Barulho do Baralho

Marcílio Vieira, pai do ex-prefeito Zizinho, era sitiante, gostava mesmo é de lidar com animais, principalmente, mulas e burros.

De gestos cautelosos, fala mansa, não tinha o vício de jogar, beber ou fumar. Mas como não era de ferro, gostava de sapear o animado jogo de Buraco, que todas as noites ocorria num sobradão existente na esquina das Rua do Fundão com a Rua dos Tocos. Para uma referência atual, onde hoje fica a agência do Banco do Brasil.

Marcílio Vieira era aquele sapo calado, que não dava palpite nem na compra nem no descarte. Não fazia cara feia, não resmungava. Tampouco tinha o atrevimento e a ousadia de tomar as cartas da mão do jogador.

Sapeava porque não gostava de jogar, ou até mesmo pelo prazer de dizer que não jogava. Também naquela época não tinha televisão para se ver. Hoje tem, mas só para quem possui parabólica, aquela bacia enorme e esquisita em cima das casas, mais feia que camisa do Botafogo secando no varal.

Pois bem... Certo dia, o jogo estava equilibrado e disputadíssimo. Última rodada.

Juca Damato estava por uma carta. Num é que lá fora, inicia-se um murmurinho. Vozes difusas. Marcílio Vieira chega até à janela e vê que está ocorrendo um enorme bafafá, um quiproquó qualquer. Várias pessoas envolvidas.

Não querendo perturbar o jogo, Marcílio Vieira, cochicha ao ouvido de Juca Damato :

- A confusão lá fora tá feia. É preciso providências.

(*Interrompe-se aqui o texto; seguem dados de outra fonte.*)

**config.mk**
```make
export PLATFORM = sky130hd
export DESIGN_NAME = load_store_unit
export DESIGN_NICKNAME = d
export VERILOG_FILES = /design/src/rtl/lsu_pkg.sv /design/src/rtl/load_store_unit_extend.sv /design/src/rtl/load_store_unit.sv
export SDC_FILE = /design/constraint.sdc
export NUM_CORES = 1
export LEC_CHECK = 0
export ABC_AREA = 1
export CAP_MARGIN = 25
export CORE_UTILIZATION = 42
export DETAILED_ROUTE_END_ITERATION = 12
export HOLD_SLACK_MARGIN = 0.12
export PLACE_DENSITY_LB_ADDON = 0.1
export SYNTH_ARGS = -nofsm -noshare
export SYNTH_HDL_FRONTEND = slang
export SYNTH_SLANG_ARGS = --single-unit
```
**constraint.sdc**
```tcl
create_clock -name clock -period 4.7 [get_ports clock]
set_input_delay 1.175 -clock clock [delete_from_list [all_inputs] [get_ports clock]]
set_output_delay 1.175 -clock clock [all_outputs]
set_load 0.02 [all_outputs]
```
**src/rtl/lsu_pkg.sv**
```systemverilog
// Shared constants for the load/store unit: data width, RV32I size/sign codes
// and the sequencing state enumeration.
package lsu_pkg;

  localparam int XLEN = 32;

  localparam logic [2:0] F3_B  = 3'b000;
  localparam logic [2:0] F3_H  = 3'b001;
  localparam logic [2:0] F3_W  = 3'b010;
  localparam logic [2:0] F3_BU = 3'b100;
  localparam logic [2:0] F3_HU = 3'b101;

  typedef enum logic [2:0] {
    IDLE,
    LOAD,
    MERGE,
    WRITE,
    RESP
  } lsu_state_t;

endpackage

```
**src/rtl/load_store_unit_extend.sv**
```systemverilog
// lsu_extend: picks the addressed byte/half out of a memory word and sign- or
// zero-extends it according to the load size code.
module lsu_extend
  import lsu_pkg::*;
(
  input  logic [XLEN-1:0] word,
  input  logic [1:0]      byte_sel,
  input  logic [2:0]      funct3,
  output logic [XLEN-1:0] data
);

  logic [7:0]  byte_v;
  logic [15:0] half_v;

  always_comb begin
    byte_v = word[{byte_sel, 3'b000} +: 8];
    // Half selection uses only bit 1, so a misaligned half is forced down.
    half_v = byte_sel[1] ? word[31:16] : word[15:0];
    case (funct3)
      F3_B:    data = {{24{byte_v[7]}}, byte_v};
      F3_H:    data = {{16{half_v[15]}}, half_v};
      F3_BU:   data = {24'd0, byte_v};
      F3_HU:   data = {16'd0, half_v};
      default: data = word;
    endcase
  end

endmodule

```
**src/rtl/load_store_unit.sv**
```systemverilog
// Single-outstanding RV32I load/store sequencer in front of an async-read word
// memory. Optional LSU_FAULT_CHECK_EN adds misalignment and range faults.
//
// state | meaning
// IDLE  | ready for a request
// LOAD  | memory word addressed, extended load data captured at cycle end
// MERGE | read-modify: sub-word store data folded into the current word
// WRITE | one-cycle write strobe
// RESP  | one-cycle completion pulse
module load_store_unit
  import lsu_pkg::*;
#(
  parameter int MEM_WORDS = 64
) (
  input  logic            clock,
  input  logic            reset,
  input  logic            req_valid,
  output logic            req_ready,
  input  logic            req_write,
  input  logic [2:0]      req_funct3,
  input  logic [XLEN-1:0] req_addr,
  input  logic [XLEN-1:0] req_wdata,
  output logic            resp_valid,
  output logic [XLEN-1:0] resp_rdata,
  output logic            resp_fault,
  output logic            mem_write_enable,
  output logic [XLEN-1:0] mem_address,
  output logic [XLEN-1:0] mem_write_data,
  input  logic [XLEN-1:0] mem_read_data
);

  if (MEM_WORDS < 1 || MEM_WORDS > 1073741824) begin : g_bad_mem_words
    $error("MEM_WORDS out of range");
  end

  lsu_state_t      state;
  logic [1:0]      addr_lo_q;
  logic [2:0]      funct3_q;
  logic [15:0]     wdata_q;
  logic            fault;
  logic [XLEN-1:0] load_data;
  logic [XLEN-1:0] merged;

  lsu_extend u_extend (
    .word     (mem_read_data),
    .byte_sel (addr_lo_q),
    .funct3   (funct3_q),
    .data     (load_data)
  );

  always_comb begin
    if (req_write) fault = !(req_funct3 inside {F3_B, F3_H, F3_W});
    else           fault = !(req_funct3 inside {F3_B, F3_H, F3_W, F3_BU, F3_HU});
`ifdef LSU_FAULT_CHECK_EN
    if (req_funct3[1:0] == 2'b01 && req_addr[0])          fault = 1'b1;
    if (req_funct3[1:0] == 2'b10 && req_addr[1:0] != 2'b00) fault = 1'b1;
    if ({2'b00, req_addr[31:2]} >= 32'(MEM_WORDS))          fault = 1'b1;
`endif
  end

  always_comb begin
    merged = mem_read_data;
    if (funct3_q == F3_H) begin
      if (addr_lo_q[1]) merged[31:16] = wdata_q;
      else              merged[15:0]  = wdata_q;
    end else begin
      merged[{addr_lo_q, 3'b000} +: 8] = wdata_q[7:0];
    end
  end

  // Outputs default to their idle values each cycle; each state re-asserts
  // only what the following state must present.
  always_ff @(posedge clock or posedge reset) begin
    if (reset) begin
      state            <= IDLE;
      addr_lo_q        <= '0;
      funct3_q         <= '0;
      wdata_q          <= '0;
      req_ready        <= 1'b1;
      resp_valid       <= 1'b0;
      resp_fault       <= 1'b0;
      resp_rdata       <= '0;
      mem_write_enable <= 1'b0;
      mem_address      <= '0;
      mem_write_data   <= '0;
    end else begin
      req_ready        <= 1'b0;
      resp_valid       <= 1'b0;
      resp_fault       <= 1'b0;
      resp_rdata       <= '0;
      mem_write_enable <= 1'b0;
      mem_address      <= '0;
      mem_write_data   <= '0;
      case (state)
        IDLE: begin
          req_ready <= 1'b1;
          if (req_valid && req_ready) begin
            req_ready <= 1'b0;
            addr_lo_q <= req_addr[1:0];
            funct3_q  <= req_funct3;
            wdata_q   <= req_wdata[15:0];
            if (fault) begin
              state      <= RESP;
              resp_valid <= 1'b1;
              resp_fault <= 1'b1;
            end else begin
              mem_address <= {req_addr[31:2], 2'b00};
              if (!req_write) begin
                state <= LOAD;
              end else if (req_funct3 == F3_W) begin
                state            <= WRITE;
                mem_write_enable <= 1'b1;
                mem_write_data   <= req_wdata;
              end else begin
                state <= MERGE;
              end
            end
          end
        end
        LOAD: begin
          state      <= RESP;
          resp_valid <= 1'b1;
          resp_rdata <= load_data;
        end
        MERGE: begin
          state            <= WRITE;
          mem_address      <= mem_address;
          mem_write_enable <= 1'b1;
          mem_write_data   <= merged;
        end
        WRITE: begin
          state      <= RESP;
          resp_valid <= 1'b1;
        end
        RESP: begin
          state     <= IDLE;
          req_ready <= 1'b1;
        end
        default: begin
          state     <= IDLE;
          req_ready <= 1'b1;
        end
      endcase
    end
  end

endmodule

```
## Yosys cells after proc, flatten, opt, wreduce, memory -nomap -nowiden

Cells that the tools add are included.

- Reductions and logical operators: 11
- Eq/ne operators: 11
- $add $sub $neg: 1
- Muxes and demuxes: 32
- Shift operators: 3

Operators with widths:

| cell | count |
|---|---|
| 2-to-1 mux 32 bit | 8 |
| one-hot mux 32 bit (2 select lines) | 2 |
| one-hot mux 32 bit (4 select lines) | 1 |
| 2-to-1 mux 16 bit | 3 |
| bitwise mux 32 bit | 1 |
| variable shift 8 x 7 -> 32 bit (first input constant) | 1 |
| indexed part select 32 x 6 -> 8 bit | 1 |
| indexed part select 8 x 7 -> 32 bit | 1 |
| equality test 3 bit (second input constant) | 4 |
| 2-to-1 mux 1 bit | 10 |
| equality test 3 x 1 -> 1 bit (second input constant) | 3 |
| equality test 3 x 2 -> 1 bit (second input constant) | 3 |
| logical NOT 3 bit | 3 |
| one-hot mux 3 bit (3 select lines) | 1 |
| negation 5 -> 7 bit | 1 |
| 2-to-1 mux 3 bit | 2 |
| one-hot mux 1 bit (2 select lines) | 3 |
| nonzero test 5 bit | 1 |
| nonzero test 3 bit | 1 |
| OR reduction 3 bit | 1 |
| logical NOT 1 bit | 2 |
| 2-to-1 mux 2 bit | 1 |
| != test 2 bit (second input constant) | 1 |
| AND reduction 2 bit | 1 |
| other kinds (2) | 2 |

- Logic and storage cells: 69
- Bits in registers: 124
- Input port bits: 103
- Output and inout bits: 100

## Depth between registers and ports, before layout

- Word-level depth: 7
- Gate-level depth with buffers: 10
- Mapped depth without buffers: 8

## By module

From an unflattened synthesis, not the netlist that was laid out.

- Cells, all modules: 1,020
- Area, all modules: 7,111.8 um^2

By module, submodules not included:

| module | area an instance (um^2) | cells an instance | seq. area each (um^2) | times used |
|---|---|---|---|---|
| load_store_unit | 6,057.1 | 826 | 3,054.2 | 1 |
| lsu_extend | 1,054.8 | 194 | 0.0 | 1 |

## Least setup slack after synthesis

OpenSTA, ideal clock, no wires.

- Path type: register to register
- Start: register addr_lo_q[1]
- End: register mem_write_data[0]
- Cell stages (with the launch flop): 11
- Path buffers: 2
- Clock period less this slack: 2.176 ns
- Arrival time: 2.093 ns
- Path slack: 2.524 ns
- Library setup time: 0.083 ns
- Data required time: 4.617 ns
- Path through: dfrtp_1 -> buf_4 -> inv_1 -> clkbuf_1 -> ha_1 -> clkinv_1 -> nor3_1 -> nand2_1 -> nand3_1 -> nand3_1 -> o21ai_0

- Longest elaborated chain between the ends: 5
- Elaborated cells between the ends (all ways): 7
- Classes of those cells: 1 x add/sub; 2 x shift; 4 x mux

RTL lines:

| what | RTL line | RTL |
|---|---|---|
| start, declared | load_store_unit.sv:37 | `logic [1:0] addr_lo_q;` |
| start signal, assigned | load_store_unit.sv:99 | `addr_lo_q <= req_addr[1:0];` |
| negation 5 -> 7 bit | load_store_unit.sv:67 | `merged[{addr_lo_q, 3'b000} +: 8] = wdata_q[7:0];` |
| indexed part select 8 x 7 -> 32 bit or variable shift 8 x 7 -> 32 bit (tied branches) | load_store_unit.sv:67 |  |
| bitwise mux 32 bit | load_store_unit.sv:67 |  |
| 2-to-1 mux 32 bit (*) | load_store_unit.sv:63 | `if (funct3_q == F3_H) begin` |
| one-hot mux 32 bit (2 select lines) (*) | load_store_unit.sv:94 | `case (state)` |
| end signal, assigned | load_store_unit.sv:113 | `mem_write_data <= req_wdata;` |
| end signal, assigned | load_store_unit.sv:129 | `mem_write_data <= merged;` |
| end, declared | load_store_unit.sv:28 | `output logic [XLEN-1:0] mem_write_data,` |

Mark *: on every way between the ends. The rest lies on a longest branch, timed or not.
A chain may end at the register's enable or synchronous reset.

## Worst setup path in the final report

- Start: input req_valid
- End: register mem_address[18]

- Longest elaborated chain between the ends: 3

RTL lines:

| what | RTL line | RTL |
|---|---|---|
| start, declared | load_store_unit.sv:17 | `input logic req_valid,` |
| logical AND 1 bit | load_store_unit.sv:97 | `if (req_valid && req_ready) begin` |
| 2-to-1 mux 32 bit | load_store_unit.sv:97 |  |
| one-hot mux 32 bit (2 select lines) | load_store_unit.sv:94 |  |
| end signal, assigned | load_store_unit.sv:107 | `mem_address <= {req_addr[31:2], 2'b00};` |
| end signal, assigned | load_store_unit.sv:127 | `mem_address <= mem_address;` |
| end, declared | load_store_unit.sv:27 | `output logic [XLEN-1:0] mem_address,` |

Every way passes these cells.

==> results.yml <==
route:
  avgViaCountPerCell: 5.303
  dr.pass1.iters: 5
  drt-wirelength-per-cell_um: 16.53
  routed_wl_mm: 19.50
  met3_length_mm: 1.581
  ant_nets: 0
  drcViolationCount: 0
  highest_layer: "met4"
  wl_met2_mm: 8.936
  drt-initial-drc-count: 652
  vias: 6257
  met1Wirelength_mm: 8.424
worst_setup_path:
  slowest_delay_ns: 0.65
  cp-start-kind: "input port"
  r2r-end: "mem_write_data[1]"
  crit_slowest_cell: "nor2_4"
  worstRegToRegCells: 8
  crit_path_frequent_cell: "nand2_1"
  critPathLaunch: "req_valid"
  endpoint: "mem_address[18]"
  crit_required_ns: 5.05
  r2r_setup_slack_ns: 2.16
  endpoint_kind: "flip-flop"
  reg2reg_from: "addr_lo_q[0]"
  path_cells: "clkdlybuf4s50_1 > nand2_1 > nor2_4 > buf_4 > nand3_1 > nand2_1"
  worstPathArrival_ns: 3.10
  crit_type: "input port to flip-flop"
  cp_max_fo: 35
placed_design:
  place_area_um2: 8233
  post-place-ws_ns: 1.538
  dp_hpwl_mm: 13.70
  io_buffers: 200
  gp_congestion: 0.9169
timing:
  maxSlewViolCount: 0
  fmax_mhz: 364.1
  tightest_slew_ns: 0.9269
  hold_violations: 0
  fin_skew_ns: 0.01191
  finalSetupViolCount: 0
  max_slew_margin_pct: 38.14
  rsz0062_at_grt: "no"
  min_period_ns: 2.746
  layout_worst_path_cycle_share_pct: 58.43
  timing.final.ws_setup_ns: 1.954
  setup_tns_ns: 0
floorplan:
  die_w_um: 122.7
  core_area_um2: 14040
  die_y_um: 122.7
  start_util_pct: 43.56
  rows: 43
  ios: 203
  die_area_um2: 15050
cts:
  ctsResizeCount: 0
  hold_buffers: 0
  cts.clk_slew.worst_paths_ns: 0.06
  clk_path_buf_depth: 2
  clkLatencyLatePin_ns: 0.42
  postCtsSetupRepairBufs: 0
  h-tree-depth: 4
  cts_sinks: 122
  cts_tree: "built"
  numCtsBuffers: 17
  cts_root_buffer: "clkbuf_16"
logic_synthesis:
  yosys.area.top_type_share_pct: 49.50
  ys_seq_area_share_pct: 49.93
  synth.area.top_cells: "dfrtp_1 49%, nand2_1 11%, o21ai_0 9.9%"
  netlist_top_cells_count: "185 x nand2_1, 121 x dfrtp_1, 121 x o21ai_0"
  yosysWarnings: 0
  async_reset_ff_share_pct: 100.0
  synthDistinctLibCells: 26
  synth-edff-count: 0
  syn_area_um2: 6117
  synth_flop_cell: "dfrtp_1"
  syn_area_per_cell_um2: 7.608
  syn-instance-count: 804
  ys_ff_latch: 122
  synth.most_common_cell: "nand2_1"
  yosys.area.top_type: "dfrtp_1"
cells_and_area:
  area_growth_pct: 44.36
  antenna_cells: 0
  final_nets: 1095
  design_area_um2: 8831
  drive_gt1_share_pct: 5.700
grt:
  grt.total_usage_pct: 26.52
  antenna_found_initial: 0
  grt-ovfl-total: 0
  grt_pass1_vias: 5783
  grt_max_degree: 84
  grt_pass1_wl_mm: 30.04
run_status:
  status: "completed"
min_path:
  holdCritPathClass: "flip-flop to flip-flop"
power:
  leakagePower_nw: 4.149
  peakVddDrop_mv: 0.3676
  power_density_nw_per_um2: 583.0
run:
  max_cap_viol_count: 0
==> registers in the layout, summed over array words and instances (netlist names) <==
signal,cells
mem_write_data,32
resp_rdata,32
mem_address,30
wdata_q,16
funct3_q,3
state,3
addr_lo_q,2
mem_write_enable,1
req_ready,1
resp_fault,1
resp_valid,1
==> logic make-up (layout without fill, tap and decap cells) <==
group / Yosys count / in the layout / share of synthesized area (%)
adder cells (fa/ha/maj): 5 / 5 / 1.023
multiplexers: 1 / 1 / 0.1841
other: 1 / 2 / 0.06130
buffers and inverters: 118 / 313 / 7.957
flip-flops: 122 / 122 / 49.93
AO/OA/AOI/OAI: 157 / 157 / 13.30
AND/OR/NAND/NOR: 400 / 400 / 27.55
==> how the worst min path moves through the flow <==
stage / startpoint / endpoint / slack [ns] / depth (start not counted)
after floorplan: state[2] / req_ready / 0.46 / 2
after global placement: mem_address[12] / mem_address[12] / 0.46 / 2
after detailed placement: mem_address[23] / mem_address[23] / 0.47 / 2
after CTS: mem_address[2] / mem_address[2] / 0.48 / 2
after global routing: mem_address[31] / mem_address[31] / 0.50 / 2
final: mem_address[2] / mem_address[2] / 0.48 / 2
==> layout make-up <==
cell class / instances / area, um2
inverter: 70 / 265.3
timing repair buffer: 211 / 2097
fill: 1267 / 5211
clock inverter: 9 / 120.1
sequential: 122 / 3055
multi-input combinational: 565 / 2590
clock buffer: 23 / 478.0
tap: 180 / 225.2
==> critical path: cells and delay by family <==
family                 cells  cell delay (ns)
buffers and inverters      2             0.90
and+or+nand+nor            4             1.02
==> layout by cell type, fill, tap and decap left out <==
cell type,count
clkdlybuf4s50_1,200
nand2_1,185
o21ai_0,121
dfrtp_1,120
nand3_1,93
nor2_1,85
inv_1,63
nor3_1,27
a21oi_1,24
clkbuf_16,17
o211ai_1,10
buf_4,10
clkinv_2,6
ha_1,5
or2_2,4
inv_2,3
clkinv_1,3
clkbuf_8,3
clkbuf_1,3
bufinv_16,3
nor2_2,2
conb_1,2
nor2_4,1
mux2_2,1
nor3_4,1
o21a_1,1
o21ai_1,1
nand3_2,1
nand2_2,1
inv_4,1
dfrtp_2,1
buf_12,1
dfstp_2,1
==> power by group <==
| part | internal, mW | switching [mW] | total [mW] |
|---|---|---|---|
| sequential | 1.34 | 0.192 | 1.53 |
| clock | 0.870 | 0.468 | 1.34 |
| combinational | 0.826 | 1.45 | 2.28 |
| total | 3.04 | 2.11 | 5.15 |
==> routing by layer <==
layer | vias up | track usage [%]
li1 | 2978 | -
met1 | 2939 | 37.25
met2 | 302 | 39.61
met3 | 38 | 5.065
met4 | 0 | 11.74
met5 | - | 0
==> metrics by stage <==
stage                     power [mW]  cells  util [%]  hold WS [ns]
after CTS                      5.139   1180     62.89        0.4808
after detailed placement       3.788   1148     58.63        0.4652
after global placement         3.776   1148     58.63        0.4622
final                          5.148   1180     62.89        0.4765
after global routing           5.465   1180     62.89        0.5020
after floorplan                2.942    805         -        0.4609
No activity file was read; power rests on OpenSTA's default activity.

Impassível, sem desgrudar os olhos das cartas e do baralho, Juca Damato, que há quatro rodadas busca a carta prometida, responde baixinho :

- Agüenta aí, que o jogo está terminando.

O vozerio, a algazarra aumenta. Pernadas, poeira levantando, chapéu de palha voando.

Marcílio Vieira, retorna à janela e vê a barafunda crescer e tomar proporções incontroláveis. Um dos brigões, retira da cintura um objeto. Peixeira ou arma de fogo. Não dá para distinguir. Volta à mesa e diz impaciente e temeroso :

- Juca, a coisa tá preta, pode até sair morte.

O baralho insensível à busca do delegado, de propósito esconde a carta salvadora. Imperturbável compra mais uma carta ingrata e pede ao amigo :

- Marcílio, vai controlando a situação. Tô indo.

Marcílio vai até a porta e vê um rapaz atirar com uma garrucha, que masca. Há uma correria desordenada. Gente indo para a Rua do Campo, Fundão abaixo, Rua dos Tocos acima e até lá para o lado de lá da ponte, na Rua do Comércio. A briga termina sem vencidos e vencedores.

Na mesa redonda e verde, o adversário consegue bater e ganhar a partida do Juca Damato. Desconsolado, levanta, ajeita os suspensórios, conserta os óculos, decidido a por fim ao imbróglio na rua.

Antes, porém, não resiste à tentação e vira carta que ficou sobre o baralho para ser comprada.

Cínica, sádica e ironicamente era ela.

Não a rasga e nem a morde, mas bem que ela merecia uns tapas.

Vai até a porta e pergunta :

- Cadê a briga, Marcílio ?

- Juca, os rapazes não agüentaram te esperar e já resolveram a contenda.

- Mas Marcílio, isto era hora deles aprontarem. Basta o danado do baralho.